Desde tenra idade, é muito comum que as crianças sejam  condicionadas ou no mínimo orientadas a ter determinados comportamentos e aderir a certas brincadeiras divididas entre “de menino” e “de menina”. A propagação de  estereótipos de masculinidade e feminilidade, bem como a falta de tato com crianças que não correspondem a essa expectativa, alimentam, por sua vez, um sistema de violência e repressão das identidades, sejam elas LGBTQIAP+ ou não. 

Entre os muitos tabus que englobam estes conceitos, o famoso “meninos podem brincar de boneca?” é o exemplo mais utilizado para insinuar que usar “brinquedos de menina” interfere na sexualidade de alguém. “A criança não tem em seus primeiros anos de vida a percepção de julgamento”, explica a psicóloga Bruna Rodrigues. 

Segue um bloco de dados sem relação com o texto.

==> inputs of run a <==
==> flow/design.v <==
`timescale 1ns/1ps
module base2_alu #(
  parameter LAT_BIN = 1,   
  parameter LAT_DEC = 8,   
  parameter LAT_DUO = 6    
)(
  input  wire        clk,
  input  wire        rst,
  input  wire        start,
  input  wire [3:0]  opcode,
  input  wire [15:0] a,
  input  wire [15:0] b,
  output reg         busy,
  output reg         done,
  output reg  [31:0] result
);
  reg [7:0] countdown;
  wire [7:0] lat_sel =
      (opcode <= 4'd2) ? LAT_BIN :
      ((opcode <= 4'd5) ? LAT_DEC : LAT_DUO);
  wire [31:0] res_bin =
      (opcode==4'd0)   ? (a + b) :
      (opcode==4'd1)   ? (a - b) :
      (opcode==4'd2)   ? (a * b) :
      (opcode==4'd3)   ? (a + b) :
      (opcode==4'd4)   ? (a - b) :
      (opcode==4'd5) ? (a * 16'd10) :
      (opcode==4'd6) ? (a + b) :
      (opcode==4'd7) ? (a - b) :
      (opcode==4'd8)  ? (a * 16'd3) : 32'd0;
  always @(posedge clk) begin
    if (rst) begin
      busy <= 1'b0; done <= 1'b0; countdown <= 8'd0; result <= 32'd0;
    end else begin
      done <= 1'b0;
      if (start && !busy) begin
        busy      <= 1'b1;
        countdown <= (lat_sel==0) ? 1 : lat_sel;
      end else if (busy) begin
        if (countdown > 8'd1) begin
          countdown <= countdown - 8'd1;
        end else begin
          busy   <= 1'b0;
          done   <= 1'b1;
          result <= res_bin;
        end
      end
    end
  end
endmodule
`timescale 1ns/1ps
module base10_alu #(
  parameter LAT_DEC = 1,   
  parameter LAT_BIN = 6,   
  parameter LAT_DUO = 6    
)(
  input  wire        clk,
  input  wire        rst,
  input  wire        start,
  input  wire [3:0]  opcode,
  input  wire [15:0] a,
  input  wire [15:0] b,
  output reg         busy,
  output reg         done,
  output reg  [31:0] result
);
  reg [7:0] countdown;
  wire [7:0] lat_sel =
      ((opcode>=4'd3) && (opcode<=4'd5)) ? LAT_DEC :
      ((opcode<=4'd2) ? LAT_BIN : LAT_DUO);
  wire [31:0] res_bin =
      (opcode==4'd0)   ? (a + b) :
      (opcode==4'd1)   ? (a - b) :
      (opcode==4'd2)   ? (a * b) :
      (opcode==4'd3)   ? (a + b) :
      (opcode==4'd4)   ? (a - b) :
      (opcode==4'd5) ? (a * 16'd10) :
      (opcode==4'd6) ? (a + b) :
      (opcode==4'd7) ? (a - b) :
      (opcode==4'd8)  ? (a * 16'd3) : 32'd0;
  always @(posedge clk) begin
    if (rst) begin
      busy <= 1'b0; done <= 1'b0; countdown <= 8'd0; result <= 32'd0;
    end else begin
      done <= 1'b0;
      if (start && !busy) begin
        busy      <= 1'b1;
        countdown <= (lat_sel==0) ? 1 : lat_sel;
      end else if (busy) begin
        if (countdown > 8'd1) begin
          countdown <= countdown - 8'd1;
        end else begin
          busy   <= 1'b0;
          done   <= 1'b1;
          result <= res_bin;
        end
      end
    end
  end
endmodule
`timescale 1ns/1ps
module base12_alu #(
  parameter LAT_DUO = 1,   
  parameter LAT_BIN = 6,   
  parameter LAT_DEC = 8    
)(
  input  wire        clk,
  input  wire        rst,
  input  wire        start,
  input  wire [3:0]  opcode,
  input  wire [15:0] a,
  input  wire [15:0] b,
  output reg         busy,
  output reg         done,
  output reg  [31:0] result
);
  reg [7:0] countdown;
  wire [7:0] lat_sel =
      ((opcode>=4'd6) && (opcode<=4'd8)) ? LAT_DUO :
      ((opcode<=4'd2) ? LAT_BIN : LAT_DEC);
  wire [31:0] res_bin =
      (opcode==4'd0)   ? (a + b) :
      (opcode==4'd1)   ? (a - b) :
      (opcode==4'd2)   ? (a * b) :
      (opcode==4'd3)   ? (a + b) :
      (opcode==4'd4)   ? (a - b) :
      (opcode==4'd5) ? (a * 16'd10) :
      (opcode==4'd6) ? (a + b) :
      (opcode==4'd7) ? (a - b) :
      (opcode==4'd8)  ? (a * 16'd3) : 32'd0;
  always @(posedge clk) begin
    if (rst) begin
      busy <= 1'b0; done <= 1'b0; countdown <= 8'd0; result <= 32'd0;
    end else begin
      done <= 1'b0;
      if (start && !busy) begin
        busy      <= 1'b1;
        countdown <= (lat_sel==0) ? 1 : lat_sel;
      end else if (busy) begin
        if (countdown > 8'd1) begin
          countdown <= countdown - 8'd1;
        end else begin
          busy   <= 1'b0;
          done   <= 1'b1;
          result <= res_bin;
        end
      end
    end
  end
endmodule
`timescale 1ns/1ps
module router_extended #(
  parameter B2_LAT_BIN  = 1, B2_LAT_DEC  = 8, B2_LAT_DUO  = 6,
  parameter B10_LAT_DEC = 1, B10_LAT_BIN = 6, B10_LAT_DUO = 6,
  parameter B12_LAT_DUO = 1, B12_LAT_BIN = 6, B12_LAT_DEC = 8
)(
  input  wire        clk,
  input  wire        rst,
  input  wire        start,
  input  wire [2:0]  cond_sel,
  input  wire [3:0]  opcode,
  input  wire [15:0] op_a,
  input  wire [15:0] op_b,
  output reg         busy,
  output reg         done,
  output reg  [31:0] result
);
  localparam [1:0] ROUTE_SENTINEL = 2'd3;
  wire [1:0] forced_target = (cond_sel <= 3'd2) ? cond_sel[1:0] : ROUTE_SENTINEL;
  wire [1:0] full_router_target =
      (opcode <= 4'd2)   ? 2'd0 :
      (opcode <= 4'd5) ? 2'd1 :
                                  2'd2;
  localparam [1:0] DUO_FALLBACK_TARGET = (B10_LAT_DUO <= B2_LAT_DUO) ? 2'd1 : 2'd0;
  wire [1:0] router_210_target =
      (opcode <= 4'd2)   ? 2'd0 :
      (opcode <= 4'd5) ? 2'd1 :
                                  DUO_FALLBACK_TARGET;
  wire [1:0] routed_target =
      (forced_target != ROUTE_SENTINEL) ? forced_target :
      (cond_sel == 3'd3) ? full_router_target :
      (cond_sel == 3'd4) ? router_210_target :
                           full_router_target;  
  reg  start_b2, start_b10, start_b12;
  wire busy_b2, done_b2;   wire [31:0] res_b2;
  wire busy_b10, done_b10; wire [31:0] res_b10;
  wire busy_b12, done_b12; wire [31:0] res_b12;
  base2_alu #(.LAT_BIN(B2_LAT_BIN), .LAT_DEC(B2_LAT_DEC), .LAT_DUO(B2_LAT_DUO)) u_b2(
    .clk(clk), .rst(rst), .start(start_b2), .opcode(opcode), .a(op_a), .b(op_b),
    .busy(busy_b2), .done(done_b2), .result(res_b2)
  );
  base10_alu #(.LAT_DEC(B10_LAT_DEC), .LAT_BIN(B10_LAT_BIN), .LAT_DUO(B10_LAT_DUO)) u_b10(
    .clk(clk), .rst(rst), .start(start_b10), .opcode(opcode), .a(op_a), .b(op_b),
    .busy(busy_b10), .done(done_b10), .result(res_b10)
  );
  base12_alu #(.LAT_DUO(B12_LAT_DUO), .LAT_BIN(B12_LAT_BIN), .LAT_DEC(B12_LAT_DEC)) u_b12(
    .clk(clk), .rst(rst), .start(start_b12), .opcode(opcode), .a(op_a), .b(op_b),
    .busy(busy_b12), .done(done_b12), .result(res_b12)
  );
  localparam S_IDLE=0, S_WAIT=1;
  reg [0:0] st;
  always @(posedge clk) begin
    if (rst) begin
      st <= S_IDLE; busy <= 1'b0; done <= 1'b0;
      start_b2 <= 1'b0; start_b10 <= 1'b0; start_b12 <= 1'b0;
      result <= 32'd0;
    end else begin
      done <= 1'b0;
      start_b2 <= 1'b0; start_b10 <= 1'b0; start_b12 <= 1'b0;
      case (st)
        S_IDLE: begin
          if (start) begin
            busy <= 1'b1;
            if (routed_target==2'd0) start_b2  <= 1'b1;
            if (routed_target==2'd1) start_b10 <= 1'b1;
            if (routed_target==2'd2) start_b12 <= 1'b1;
            st <= S_WAIT;
          end
        end
        S_WAIT: begin
          if ( (routed_target==2'd0 && done_b2) ||
               (routed_target==2'd1 && done_b10) ||
               (routed_target==2'd2 && done_b12) ) begin
            result <= (routed_target==2'd0) ? res_b2 :
                      (routed_target==2'd1) ? res_b10 :
                                              res_b12;
            done   <= 1'b1;
            busy   <= 1'b0;
            st     <= S_IDLE;
          end
        end
      endcase
    end
  end
endmodule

“O brincar da criança está relacionado com a construção de concepção de mundo que ela tem, logo é extremamente saudável que crianças brinquem com diferentes tipos de brinquedos, pois na vida adulta ela lidará com diferentes atividades. Homens precisam saber cozinhar e lavar roupa, assim como as mulheres precisam saber trocar o óleo do carro”.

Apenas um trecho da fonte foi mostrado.